Here is the code and the output :
project.core=> (def a [:LangFOR [:before_for "a=0; b="] [:init_var "c=a+1;"] [:loop_condition_expression "c-10;"] [:loop_var_step "c=c+1"] [:statements_OK "a=2*c;"] [:after_for " b+c;"]])
#'project.core/a
project.core=> (prn (str "REGEX debug : " (clojure.string/replace "b=0;c=a+1;a=2*c;c=c+1;c=c+1;a=2*c;c=c+1;" (re-pattern (str "# "(get-in a [4 1]) ";$")) "")))
"REGEX debug : b=0;c=a+1;a=2*c;c=c+1;c=c+1;a=2*c;c=c+1;"
nil
The expected output is :
"REGEX debug : b=0;c=a+1;a=2*c;c=c+1;c=c+1;a=2*c;"
How can I correct my (re-pattern) function?
Thanks.
The string you're using to build the regex pattern has some characters in it that have special meaning in a regular expression. The + in c+1 is interpreted as one or more occurrences of c followed by 1. Java's Pattern class provides a function to escape/quote strings so they can be used literally in regex patterns. You could use it directly, or define a wrapper function:
(defn re-quote [s]
(java.util.regex.Pattern/quote s))
(re-quote "c=c+1")
=> "\\Qc=c+1\\E"
This function simply wraps the input string in some special control characters \Q and \E to have the interpreter start and stop the quoting of the contents.
Now you can use that literal string to build a regex pattern:
(clojure.string/replace
"b=0;c=a+1;a=2*c;c=c+1;c=c+1;a=2*c;c=c+1;"
(re-pattern (str (re-quote "c=c+1;") "$"))
"")
=> "b=0;c=a+1;a=2*c;c=c+1;c=c+1;a=2*c;"
I removed the leading "# " from the pattern in your example to make this work, because that doesn't appear in the input.
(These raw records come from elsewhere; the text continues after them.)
File: src/rtl/sgdma_pkg.sv
package sgdma_pkg;

    localparam logic [1:0] CSR_CTRL   = 2'd0;
    localparam logic [1:0] CSR_BASE   = 2'd1;
    localparam logic [1:0] CSR_STATUS = 2'd2;
    localparam logic [1:0] CSR_IEN    = 2'd3;

    typedef enum logic [2:0] {
        W_IDLE, W_FETCH, W_LOAD, W_RD, W_PUSH, W_POP, W_WR, W_WBACK
    } wstate_e;

    // flags word of a descriptor, bit 31 down to bit 0
    typedef struct packed {
        logic        own;
        logic        xfer_err;
        logic [23:0] rsv_hi;
        logic        ring_end;
        logic        chain;
        logic        first;
        logic        last;
        logic        no_notice;
        logic        rsv_lo;
    } dflags_t;

    // number of 32-bit words for a byte count, clipped to the buffer limit
    function automatic logic [15:0] buf_words(input logic [15:0] nbytes,
                                              input logic [15:0] maxb);
        logic [16:0] c;
        c = (nbytes > maxb) ? {1'b0, maxb} : {1'b0, nbytes};
        c = c + 17'd3;
        return {1'b0, c[16:2]};
    endfunction

endpackage

File: src/rtl/sgdma_regs.sv
module sgdma_regs
    import sgdma_pkg::*;
#(
    parameter int AW = 32
) (
    input  logic          clk,
    input  logic          rst,
    input  logic          csr_wr,
    input  logic [1:0]    csr_addr,
    input  logic [31:0]   csr_wdata,
    output logic [31:0]   csr_rdata,
    input  logic          ev_tx,
    input  logic          ev_rx,
    input  logic          ev_fbe,
    input  logic          ev_du,
    output logic          start,
    output logic          soft_rst,
    output logic [AW-1:0] list_base,
    output logic          irq
);

    logic       fixb, en, srst_q;
    logic [1:0] ien;
    logic       st_tx, st_rx, st_fbe, st_du;
    logic       wr_ctrl, wr_base, wr_st, wr_ie;
    logic       nrm, abn;

    assign wr_ctrl = csr_wr && (csr_addr == CSR_CTRL);
    assign wr_base = csr_wr && (csr_addr == CSR_BASE);
    assign wr_st   = csr_wr && (csr_addr == CSR_STATUS);
    assign wr_ie   = csr_wr && (csr_addr == CSR_IEN);

    assign start    = wr_ctrl && csr_wdata[7] && !csr_wdata[0];
    assign soft_rst = srst_q;

    always_ff @(posedge clk) begin
        if (rst) begin
            fixb <= 1'b0; en <= 1'b0; srst_q <= 1'b0;
            list_base <= '0; ien <= '0;
            st_tx <= 1'b0; st_rx <= 1'b0; st_fbe <= 1'b0; st_du <= 1'b0;
        end else begin
            srst_q <= wr_ctrl && csr_wdata[0];
            if (wr_ctrl) begin
                fixb <= csr_wdata[1];
                en   <= csr_wdata[7];
            end
            if (wr_base) list_base <= csr_wdata[AW-1:0];
            if (wr_ie)   ien <= csr_wdata[1:0];
            if (srst_q) begin
                st_tx <= 1'b0; st_rx <= 1'b0; st_fbe <= 1'b0; st_du <= 1'b0;
            end else begin
                st_tx  <= (st_tx  && !(wr_st && csr_wdata[0])) || ev_tx;
                st_rx  <= (st_rx  && !(wr_st && csr_wdata[1])) || ev_rx;
                st_fbe <= (st_fbe && !(wr_st && csr_wdata[2])) || ev_fbe;
                st_du  <= (st_du  && !(wr_st && csr_wdata[4])) || ev_du;
            end
        end
    end

    assign nrm = |({st_rx, st_tx} & ien);
    assign abn = st_fbe || st_du;
    assign irq = nrm || abn;

    always_comb begin
        csr_rdata = '0;
        unique case (csr_addr)
            CSR_CTRL:   csr_rdata = {24'd0, en, 5'd0, fixb, srst_q};
            CSR_BASE:   csr_rdata[AW-1:0] = list_base;
            CSR_STATUS: csr_rdata = {22'd0, abn, nrm, 2'd0, st_fbe, st_du,
                                     1'b0, st_fbe, st_rx, st_tx};
            default:    csr_rdata = {30'd0, ien};
        endcase
    end


    w1c_chk: assert property (@(posedge clk) disable iff (rst)
        (wr_st && csr_wdata[4] && !ev_du) |=> !st_du);


    srst_clear_chk: assert property (@(posedge clk) disable iff (rst)
        srst_q |=> (!st_tx && !st_rx && !st_fbe && !st_du));

endmodule

File: src/rtl/sgdma_walker.sv
module sgdma_walker
    import sgdma_pkg::*;
#(
    parameter int AW        = 32,
    parameter int MAX_BYTES = 4096
) (
    input  logic          clk,
    input  logic          rst,
    input  logic          start,
    input  logic          soft_rst,
    input  logic [AW-1:0] list_base,
    input  logic          to_card,
    output logic          mem_req,
    output logic          mem_we,
    output logic [AW-1:0] mem_addr,
    output logic [31:0]   mem_wdata,
    input  logic [31:0]   mem_rdata,
    input  logic          mem_ack,
    input  logic          mem_err,
    output logic          fifo_push,
    output logic [31:0]   fifo_wdata,
    input  logic          fifo_full,
    output logic          fifo_pop,
    input  logic [31:0]   fifo_rdata,
    input  logic          fifo_empty,
    output logic          ev_tx,
    output logic          ev_rx,
    output logic          ev_fbe,
    output logic          ev_du
);

    localparam logic [15:0] MAXB = 16'(MAX_BYTES);
    localparam logic [15:0] MAXW = 16'(MAX_BYTES / 4);
    localparam logic [AW-1:0] STEP = AW'(4);
    localparam logic [AW-1:0] DSTRIDE = AW'(16);

    wstate_e     state;
    logic [1:0]  idx;
    logic        bufsel;
    logic [AW-1:0] cur, ptr;
    logic [15:0] rem;
    logic [31:0] d0, d1, d2, d3, dat;
    dflags_t     fl;
    logic [15:0] ld_words;
    logic        ev_done;

    assign fl = dflags_t'(d0);
    assign ld_words = bufsel ? buf_words(d1[31:16], MAXB) : buf_words(d1[15:0], MAXB);

    always_ff @(posedge clk) begin
        if (rst || soft_rst) begin
            state <= W_IDLE; idx <= '0; bufsel <= 1'b0;
            cur <= '0; ptr <= '0; rem <= '0;
            d0 <= '0; d1 <= '0; d2 <= '0; d3 <= '0; dat <= '0;
        end else begin
            unique case (state)
                W_IDLE: if (start) begin
                    cur <= list_base; idx <= '0; bufsel <= 1'b0;
                    state <= W_FETCH;
                end
                W_FETCH: if (mem_ack) begin
                    if (mem_err) state <= W_IDLE;
                    else begin
                        unique case (idx)
                            2'd0: d0 <= mem_rdata;
                            2'd1: d1 <= mem_rdata;
                            2'd2: d2 <= mem_rdata;
                            default: d3 <= mem_rdata;
                        endcase
                        if (idx == 2'd0 && !mem_rdata[31]) state <= W_IDLE;
                        else if (idx == 2'd3) state <= W_LOAD;
                        else idx <= idx + 2'd1;
                    end
                end
                W_LOAD: begin
                    ptr <= bufsel ? d3[AW-1:0] : d2[AW-1:0];
                    rem <= ld_words;
                    if (ld_words != '0) state <= to_card ? W_RD : W_POP;
                    else if (!bufsel && !fl.chain) begin
                        bufsel <= 1'b1; state <= W_LOAD;
                    end else state <= W_WBACK;
                end
                W_RD: if (mem_ack) begin
                    if (mem_err) state <= W_IDLE;
                    else begin dat <= mem_rdata; state <= W_PUSH; end
                end
                W_PUSH: if (!fifo_full) begin
                    ptr <= ptr + STEP; rem <= rem - 16'd1;
                    if (rem != 16'd1) state <= W_RD;
                    else if (!bufsel && !fl.chain) begin
                        bufsel <= 1'b1; state <= W_LOAD;
                    end else state <= W_WBACK;
                end
                W_POP: if (!fifo_empty) begin
                    dat <= fifo_rdata; state <= W_WR;
                end
                W_WR: if (mem_ack) begin
                    if (mem_err) state <= W_IDLE;
                    else begin
                        ptr <= ptr + STEP; rem <= rem - 16'd1;
                        if (rem != 16'd1) state <= W_POP;
                        else if (!bufsel && !fl.chain) begin
                            bufsel <= 1'b1; state <= W_LOAD;
                        end else state <= W_WBACK;
                    end
                end
                default: if (mem_ack) begin
                    if (mem_err || fl.last) state <= W_IDLE;
                    else begin
                        cur <= fl.chain ? d3[AW-1:0] : (fl.ring_end ? list_base : cur + DSTRIDE);
                        idx <= '0; bufsel <= 1'b0; state <= W_FETCH;
                    end
                end
            endcase
        end
    end

    always_comb begin
        mem_req = 1'b0; mem_we = 1'b0; mem_addr = cur; mem_wdata = dat;
        fifo_push = 1'b0; fifo_pop = 1'b0; fifo_wdata = dat;
        unique case (state)
            W_FETCH: begin
                mem_req = 1'b1;
                mem_addr = cur + {{(AW-4){1'b0}}, idx, 2'b00};
            end
            W_RD:   begin mem_req = 1'b1; mem_addr = ptr; end
            W_PUSH: fifo_push = !fifo_full;
            W_POP:  fifo_pop = !fifo_empty;
            W_WR:   begin mem_req = 1'b1; mem_we = 1'b1; mem_addr = ptr; end
            W_WBACK: begin
                mem_req = 1'b1; mem_we = 1'b1; mem_addr = cur;
                mem_wdata = {1'b0, d0[30:0]};
            end
            default: ;
        endcase
    end

    assign ev_fbe  = !soft_rst && mem_req && mem_ack && mem_err;
    assign ev_du   = !soft_rst && state == W_FETCH && idx == 2'd0 && mem_ack
                     && !mem_err && !mem_rdata[31];
    assign ev_done = !soft_rst && state == W_WBACK && mem_ack && !mem_err
                     && fl.last && !fl.no_notice;
    assign ev_tx   = ev_done && to_card;
    assign ev_rx   = ev_done && !to_card;


    req_hold_chk: assert property (@(posedge clk) disable iff (rst || soft_rst)
        (mem_req && !mem_ack) |=> (mem_req && $stable(mem_addr)));


    unowned_stop_chk: assert property (@(posedge clk) disable iff (rst || soft_rst)
        (state == W_FETCH && idx == 2'd0 && mem_ack && !mem_err && !mem_rdata[31])
        |=> !mem_req);


    done_at_wback_chk: assert property (@(posedge clk) disable iff (rst)
        (ev_tx || ev_rx) |-> (mem_req && mem_we && mem_ack && !mem_err));


    rem_bound_chk: assert property (@(posedge clk) disable iff (rst)
        rem <= MAXW);


    bus_err_stop_chk: assert property (@(posedge clk) disable iff (rst || soft_rst)
        (mem_ack && mem_err) |=> !mem_req);

endmodule
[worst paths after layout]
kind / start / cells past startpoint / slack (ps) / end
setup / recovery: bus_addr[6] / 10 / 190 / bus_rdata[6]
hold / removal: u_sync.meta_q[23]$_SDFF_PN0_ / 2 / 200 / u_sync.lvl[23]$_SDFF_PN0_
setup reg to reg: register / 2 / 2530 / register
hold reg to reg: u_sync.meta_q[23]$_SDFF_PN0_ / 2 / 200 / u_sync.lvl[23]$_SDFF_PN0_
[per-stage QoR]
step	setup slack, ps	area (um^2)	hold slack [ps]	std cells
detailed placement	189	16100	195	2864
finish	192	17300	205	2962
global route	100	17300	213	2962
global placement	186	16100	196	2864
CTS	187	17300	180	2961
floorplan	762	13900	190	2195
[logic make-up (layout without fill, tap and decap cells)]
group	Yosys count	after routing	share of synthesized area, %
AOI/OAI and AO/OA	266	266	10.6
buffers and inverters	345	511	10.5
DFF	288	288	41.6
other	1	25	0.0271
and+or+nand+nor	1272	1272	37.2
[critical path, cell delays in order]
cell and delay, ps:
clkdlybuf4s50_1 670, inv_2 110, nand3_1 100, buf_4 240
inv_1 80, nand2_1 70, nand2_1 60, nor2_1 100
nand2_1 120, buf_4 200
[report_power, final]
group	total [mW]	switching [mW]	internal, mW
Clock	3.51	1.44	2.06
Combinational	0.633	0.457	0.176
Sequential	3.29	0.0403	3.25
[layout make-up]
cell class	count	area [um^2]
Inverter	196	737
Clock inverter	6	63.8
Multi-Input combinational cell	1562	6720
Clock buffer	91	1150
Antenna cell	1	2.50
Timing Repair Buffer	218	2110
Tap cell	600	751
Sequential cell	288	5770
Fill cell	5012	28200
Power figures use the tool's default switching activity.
--- src/rtl/pwm_evt_pkg.sv ---
package pwm_evt_pkg;
  localparam int CFG_W    = 16;
  localparam int CODE_W   = 4;
  localparam int GIDX_W   = 3;
  localparam int B_OEN    = 15;
  localparam int B_POL    = 14;
  localparam int B_NOSTR  = 13;
  localparam int B_SYNC   = 12;
  localparam int CODE_LSB = 4;
  localparam int GIDX_LSB = 0;

  typedef struct packed {
    logic              oen;
    logic              pol;
    logic              nostr;
    logic              sync;
    logic [CODE_W-1:0] code;
    logic [GIDX_W-1:0] gidx;
  } evt_cfg_t;

  localparam logic [CODE_W-1:0] CODE_FALLBACK = '0;
endpackage

--- src/rtl/evt_select.sv ---
module evt_select import pwm_evt_pkg::*; #(
  parameter int NUM_GEN = 8,
  parameter int NUM_SIG = 9
) (
  input  logic [NUM_GEN*NUM_SIG-1:0] sig_i,
  input  logic [NUM_GEN-1:0]         present_i,
  input  logic [NUM_GEN-1:0]         trg_i,
  input  logic [GIDX_W-1:0]          gidx_i,
  input  logic [CODE_W-1:0]          code_i,
  output logic                       sel_o
);
  logic [NUM_SIG-1:0] bundle [NUM_GEN];

  for (genvar g = 0; g < NUM_GEN; g++) begin : g_bundle
    assign bundle[g] = sig_i[g*NUM_SIG +: NUM_SIG];
  end

  logic [CODE_W-1:0] line;
  assign line = code_i - 1'b1;

  always_comb begin
    sel_o = 1'b0;
    for (int g = 0; g < NUM_GEN; g++) begin
      if (gidx_i == GIDX_W'(g) && present_i[g]) begin
        if (code_i == CODE_FALLBACK) sel_o = trg_i[g];
        else if (int'(code_i) <= NUM_SIG) sel_o = bundle[g][line];
      end
    end
  end
endmodule

--- src/rtl/evt_sync.sv ---
module evt_sync (
  input  logic clk_i,
  input  logic rst_ni,
  input  logic en_i,
  input  logic in_i,
  output logic out_o
);
  logic ff1_q, ff2_q;

  always_ff @(posedge clk_i or negedge rst_ni) begin
    if (!rst_ni) begin
      ff1_q <= 1'b0;
      ff2_q <= 1'b0;
    end else begin
      ff1_q <= in_i;
      ff2_q <= ff1_q;
    end
  end

  assign out_o = en_i ? ff2_q : in_i;

  p_sync_lat_r6: assert property (@(posedge clk_i) disable iff (!rst_ni)
    en_i |-> out_o == $past(in_i, 2));
endmodule

--- src/rtl/evt_stretch.sv ---
module evt_stretch #(
  parameter int MIN_WIDTH = 8
) (
  input  logic clk_i,
  input  logic rst_ni,
  input  logic en_i,
  input  logic in_i,
  output logic out_o
);
  localparam int CNT_W = $clog2(MIN_WIDTH) + 1;
  localparam logic [CNT_W-1:0] LOAD = CNT_W'(MIN_WIDTH - 1);

  logic             in_q;
  logic [CNT_W-1:0] cnt_q;
  logic             rise;

  assign rise = in_i & ~in_q;

  always_ff @(posedge clk_i or negedge rst_ni) begin
    if (!rst_ni) begin
      in_q  <= 1'b0;
      cnt_q <= '0;
    end else begin
      in_q <= in_i;
      if (rise)            cnt_q <= LOAD;
      else if (cnt_q != 0) cnt_q <= cnt_q - 1'b1;
    end
  end

  assign out_o = en_i ? (in_i | (cnt_q != 0)) : in_i;

  // an edge must still be visible one cycle later while stretching
  p_hold_r8: assert property (@(posedge clk_i) disable iff (!rst_ni)
    (en_i && in_i && !in_q) |=> (!en_i || out_o));
endmodule

--- src/rtl/pwm_evt_cond.sv ---
module pwm_evt_cond import pwm_evt_pkg::*; #(
  parameter int NUM_GEN   = 8,
  parameter int NUM_SIG   = 9,
  parameter int MIN_WIDTH = 8
) (
  input  logic                       clk_i,
  input  logic                       rst_ni,
  input  logic                       cfg_we_i,
  input  logic [CFG_W-1:0]           cfg_wdata_i,
  input  logic [NUM_GEN*NUM_SIG-1:0] gen_sig_i,
  input  logic [NUM_GEN-1:0]         gen_present_i,
  input  logic [NUM_GEN-1:0]         gen_trg_i,
  output logic                       evt_o,
  output logic                       pin_o
);
  evt_cfg_t cfg_q;
  logic     sel_sig, sync_sig, evt;
  logic     unused_cfg_bits;

  assign unused_cfg_bits = ^{cfg_wdata_i[11:8], cfg_wdata_i[3]};

  always_ff @(posedge clk_i or negedge rst_ni) begin
    if (!rst_ni) begin
      cfg_q <= '0;
    end else if (cfg_we_i) begin
      cfg_q.oen   <= cfg_wdata_i[B_OEN];
      cfg_q.pol   <= cfg_wdata_i[B_POL];
      cfg_q.nostr <= cfg_wdata_i[B_NOSTR];
      cfg_q.sync  <= cfg_wdata_i[B_SYNC];
      cfg_q.code  <= cfg_wdata_i[CODE_LSB +: CODE_W];
      cfg_q.gidx  <= cfg_wdata_i[GIDX_LSB +: GIDX_W];
    end
  end

  evt_select #(.NUM_GEN(NUM_GEN), .NUM_SIG(NUM_SIG)) u_select (
    .sig_i     (gen_sig_i),
    .present_i (gen_present_i),
    .trg_i     (gen_trg_i),
    .gidx_i    (cfg_q.gidx),
    .code_i    (cfg_q.code),
    .sel_o     (sel_sig)
  );

  evt_sync u_sync (
    .clk_i  (clk_i),
    .rst_ni (rst_ni),
    .en_i   (cfg_q.sync),
    .in_i   (sel_sig),
    .out_o  (sync_sig)
  );

  evt_stretch #(.MIN_WIDTH(MIN_WIDTH)) u_stretch (
    .clk_i  (clk_i),
    .rst_ni (rst_ni),
    .en_i   (!cfg_q.nostr),
    .in_i   (sync_sig),
    .out_o  (evt)
  );

  assign evt_o = evt;
  assign pin_o = cfg_q.oen ? (evt ^ cfg_q.pol) : cfg_q.pol;

  p_rsv_quiet_r4: assert property (@(posedge clk_i) disable iff (!rst_ni)
    (int'(cfg_q.code) > NUM_SIG) |-> !sel_sig);

  p_absent_quiet_r5: assert property (@(posedge clk_i) disable iff (!rst_ni)
    (int'(cfg_q.gidx) < NUM_GEN && !gen_present_i[cfg_q.gidx]) |-> !sel_sig);

  p_direct_path_r9: assert property (@(posedge clk_i) disable iff (!rst_ni)
    (cfg_q.nostr && !cfg_q.sync) |-> evt_o == sel_sig);

  p_pin_pol_r10: assert property (@(posedge clk_i) disable iff (!rst_ni)
    cfg_q.oen |-> ((pin_o ^ evt_o) == cfg_q.pol));
endmodule

--- config.mk ---
export PLATFORM = sky130hd
export DESIGN_NAME = pwm_evt_cond
export DESIGN_NICKNAME = d
export VERILOG_FILES = /design/src/rtl/pwm_evt_pkg.sv /design/src/rtl/evt_select.sv /design/src/rtl/evt_sync.sv /design/src/rtl/evt_stretch.sv /design/src/rtl/pwm_evt_cond.sv
export SDC_FILE = /design/constraint.sdc
export NUM_CORES = 1
export LEC_CHECK = 0
export CORE_MARGIN = 1.5
export CORE_UTILIZATION = 38
export DETAILED_ROUTE_END_ITERATION = 6
export GPL_ROUTABILITY_DRIVEN = 0
export PLACE_DENSITY = 0.82
export SYNTH_ARGS = -nofsm -noshare
export SYNTH_HDL_FRONTEND = slang
export SYNTH_SLANG_ARGS = --single-unit
--- constraint.sdc ---
create_clock -name clk_i -period 3.6 [get_ports clk_i]
set_input_delay 0.36 -clock clk_i [delete_from_list [all_inputs] [get_ports clk_i]]
set_output_delay 0.36 -clock clk_i [all_outputs]
set_load 0.02 [all_outputs]
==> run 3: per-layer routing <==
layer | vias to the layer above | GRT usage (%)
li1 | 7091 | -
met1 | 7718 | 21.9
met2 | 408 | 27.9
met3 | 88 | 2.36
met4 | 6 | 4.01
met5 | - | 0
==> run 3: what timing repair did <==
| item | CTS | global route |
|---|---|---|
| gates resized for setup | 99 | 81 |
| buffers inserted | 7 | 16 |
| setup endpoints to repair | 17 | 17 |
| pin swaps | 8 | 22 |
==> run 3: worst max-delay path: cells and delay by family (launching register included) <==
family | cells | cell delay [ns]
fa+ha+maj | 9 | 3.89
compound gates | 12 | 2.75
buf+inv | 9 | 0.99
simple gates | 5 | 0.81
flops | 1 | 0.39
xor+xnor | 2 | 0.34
### src/rtl/psd_pkg.sv
package psd_pkg;
  typedef enum logic [1:0] {
    MD_STBY   = 2'b00,
    MD_DIRECT = 2'b01,
    MD_AMSW   = 2'b10,
    MD_FMSW   = 2'b11
  } psd_mode_e;
endpackage

### src/rtl/psd_ctrl.sv
module psd_ctrl
  import psd_pkg::*;
#(
  parameter int WORD_W = 16,
  parameter logic [WORD_W-1:0] STBY_FILL = {(WORD_W/8){8'hEF}}
) (
  input  logic              clk,
  input  logic              rst,
  input  logic [WORD_W-1:0] word_in,
  input  logic [1:0]        mode_in,
  input  logic              period_end,
  output logic [WORD_W-1:0] word_q,
  output psd_mode_e         mode_q,
  output logic              restart
);
  psd_mode_e mode_nxt;

  assign mode_nxt = psd_mode_e'(mode_in);
  // capture only when idle or when a period has just closed
  assign restart  = (mode_q == MD_STBY) || period_end;

  always_ff @(posedge clk) begin
    if (rst) begin
      mode_q <= MD_STBY;
      word_q <= STBY_FILL;
    end else if (restart) begin
      mode_q <= mode_nxt;
      word_q <= (mode_nxt == MD_STBY) ? STBY_FILL : word_in;
    end
  end


  hold_cfg_chk: assert property (@(posedge clk) disable iff (rst)
    !restart |=> ($stable(word_q) && $stable(mode_q)));


  stby_fill_chk: assert property (@(posedge clk) disable iff (rst)
    (mode_q == MD_STBY) |-> (word_q == STBY_FILL));
endmodule

### src/rtl/psd_direct.sv
module psd_direct #(
  parameter int WORD_W = 16
) (
  input  logic              clk,
  input  logic              rst,
  input  logic              en,
  input  logic              restart,
  input  logic [WORD_W-1:0] c_val,
  output logic              term
);
  logic [WORD_W-1:0] cnt;

  assign term = en && (cnt == c_val);

  always_ff @(posedge clk) begin
    if (rst || restart || !en) cnt <= '0;
    else                       cnt <= cnt + 1'b1;
  end


  cnt_le_c_chk: assert property (@(posedge clk) disable iff (rst)
    en |-> (cnt <= c_val));
endmodule

### src/rtl/psd_swallow.sv
module psd_swallow #(
  parameter int SWALLOW_W = 5,
  parameter int MAIN_W    = 11
) (
  input  logic                 clk,
  input  logic                 rst,
  input  logic                 en,
  input  logic                 restart,
  input  logic [SWALLOW_W-1:0] a_val,
  input  logic [MAIN_W-1:0]    b_val,
  output logic                 term
);
  localparam int PRESC_MOD = 1 << SWALLOW_W;
  localparam logic [SWALLOW_W:0] LAST_HI = (SWALLOW_W+1)'(PRESC_MOD);
  localparam logic [SWALLOW_W:0] LAST_LO = (SWALLOW_W+1)'(PRESC_MOD - 1);

  logic [SWALLOW_W:0]   pre_cnt;
  logic [SWALLOW_W-1:0] s_cnt;
  logic [MAIN_W-1:0]    b_cnt;
  logic                 wide_mod;
  logic                 tick;

  // divide by PRESC_MOD+1 until A prescaler cycles have been swallowed
  assign wide_mod = (s_cnt < a_val);
  assign tick     = (pre_cnt == (wide_mod ? LAST_HI : LAST_LO));
  assign term     = en && tick && (b_cnt == b_val);

  always_ff @(posedge clk) begin
    if (rst || restart || !en) begin
      pre_cnt <= '0;
      s_cnt   <= '0;
      b_cnt   <= '0;
    end else if (tick) begin
      pre_cnt <= '0;
      b_cnt   <= b_cnt + 1'b1;
      if (wide_mod) s_cnt <= s_cnt + 1'b1;
    end else begin
      pre_cnt <= pre_cnt + 1'b1;
    end
  end


  swallow_bound_chk: assert property (@(posedge clk) disable iff (rst)
    en |-> (s_cnt <= a_val));


  presc_range_chk: assert property (@(posedge clk) disable iff (rst)
    en |-> (pre_cnt <= LAST_HI));


  main_bound_chk: assert property (@(posedge clk) disable iff (rst)
    en |-> (b_cnt <= b_val));
endmodule

### src/rtl/swallow_divider.sv
module swallow_divider
  import psd_pkg::*;
#(
  parameter int WORD_W    = 16,
  parameter int SWALLOW_W = 5
) (
  input  logic              fin_clk,
  input  logic              rst,
  input  logic [WORD_W-1:0] div_word,
  input  logic [1:0]        op_mode,
  output logic              div_pulse,
  output logic              cfg_err
);
  localparam int MAIN_W = WORD_W - SWALLOW_W;
  localparam logic [WORD_W-1:0] STBY_FILL = {(WORD_W/8){8'hEF}};

  logic [WORD_W-1:0]    word_q;
  psd_mode_e            mode_q;
  logic                 restart;
  logic                 sw_en, dir_en;
  logic                 sw_term, dir_term;
  logic [SWALLOW_W-1:0] a_val;
  logic [MAIN_W-1:0]    b_val;

  assign a_val  = word_q[SWALLOW_W-1:0];
  assign b_val  = word_q[WORD_W-1:SWALLOW_W];
  assign sw_en  = (mode_q == MD_AMSW) || (mode_q == MD_FMSW);
  assign dir_en = (mode_q == MD_DIRECT);

  psd_ctrl #(.WORD_W(WORD_W), .STBY_FILL(STBY_FILL)) ctrl_i (
    .clk(fin_clk), .rst(rst), .word_in(div_word), .mode_in(op_mode),
    .period_end(div_pulse), .word_q(word_q), .mode_q(mode_q), .restart(restart)
  );

  psd_swallow #(.SWALLOW_W(SWALLOW_W), .MAIN_W(MAIN_W)) swallow_i (
    .clk(fin_clk), .rst(rst), .en(sw_en), .restart(restart),
    .a_val(a_val), .b_val(b_val), .term(sw_term)
  );

  psd_direct #(.WORD_W(WORD_W)) direct_i (
    .clk(fin_clk), .rst(rst), .en(dir_en), .restart(restart),
    .c_val(word_q), .term(dir_term)
  );

  assign div_pulse = sw_term || dir_term;
  assign cfg_err   = sw_en && (b_val < MAIN_W'(a_val));


  stby_quiet_chk: assert property (@(posedge fin_clk) disable iff (rst)
    (mode_q == MD_STBY) |-> !div_pulse);


  err_mode_chk: assert property (@(posedge fin_clk) disable iff (rst)
    cfg_err |-> sw_en);


  single_src_chk: assert property (@(posedge fin_clk) disable iff (rst)
    $onehot0({sw_term, dir_term}));
endmodule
Clojure - how to count specific words in a string

(def string "this is an example string. forever and always and and")
can somebody help me? I coding in Clojure, and I have been trying to count how many times the word 'and' appears in the string.
any help is much appreciated
One way to do it is to use regular expressions and re-seq function. Here is a "naive" example:
(count (re-seq #"and" string))
And here is the same code, written with treading macro ->>:
(->> string
(re-seq #"and")
count)
It will count all appearances of sub-string "and" in your string. It means that words like panda will be counted too. But we could count only for and words by adding some restrictions to the regular expression (using a "word boundary" metacharacter \b):
(->> string
(re-seq #"\band\b")
count)
This version will ensure that "and" sub-string is surrounded by non-letter characters.
And if you want case-insensitive search (to include "And"):
(->> string
(re-seq #"(?i)\band\b")
count)
Alternative solution is to use split function from clojure.string namespace:
(require '[clojure.string :as s])
(->> (s/split string #"\W+") ; split string on non-letter characters
(map s/lower-case) ; for case-insensitive search
(filter (partial = "and"))
count)

how to split a string in clojure not in regular expression mode

The split in both clojure and java takes regular expression as parameter to split. But I just want to use normal char to split. The char passed in could be "|", ","," " etc. how to split a line by that char?
I need some function like (split string a-char). And this function will be called at very high frequency, so need good performance. Any good solution.
There are a few features in java.util.regex.Pattern class that support treating strings as literal regular expressions. This is useful for cases such as these. #cgrand already alluded to (Pattern/quote s) in a comment to another answer. One more such feature is the LITERAL flag (documented here). It can be used when compiling literal regular expression patterns. Remember that #"foo" in Clojure is essentially syntax sugar for (Pattern/compile "foo"). Putting it all together we have:
(import 'java.util.regex.Pattern)
(clojure.string/split "foo[]bar" (Pattern/compile "[]" Pattern/LITERAL))
;; ["foo" "bar"]
Just make your character a regex by properly escaping special characters and use the default regex split (which is fastest by far).
This version will make a regexp that automatically escapes every character or string within it
(defn char-to-regex
[c]
(re-pattern (java.util.regex.Pattern/quote (str c))))
This version will make a regexp that escapes a single character if it's within the special character range of regexps
(defn char-to-regex
[c]
(if ((set "<([{\\^-=$!|]})?*+.>") c)
(re-pattern (str "\\" c))
(re-pattern c)))
Make sure to bind the regex, so you don't call char-to-regex over and over again if you need to do multiple splits
(let [break (char-to-regex \|)]
(clojure.string/split "This is | the string | to | split" break))
=> ["This is " " the string " " to " " split"]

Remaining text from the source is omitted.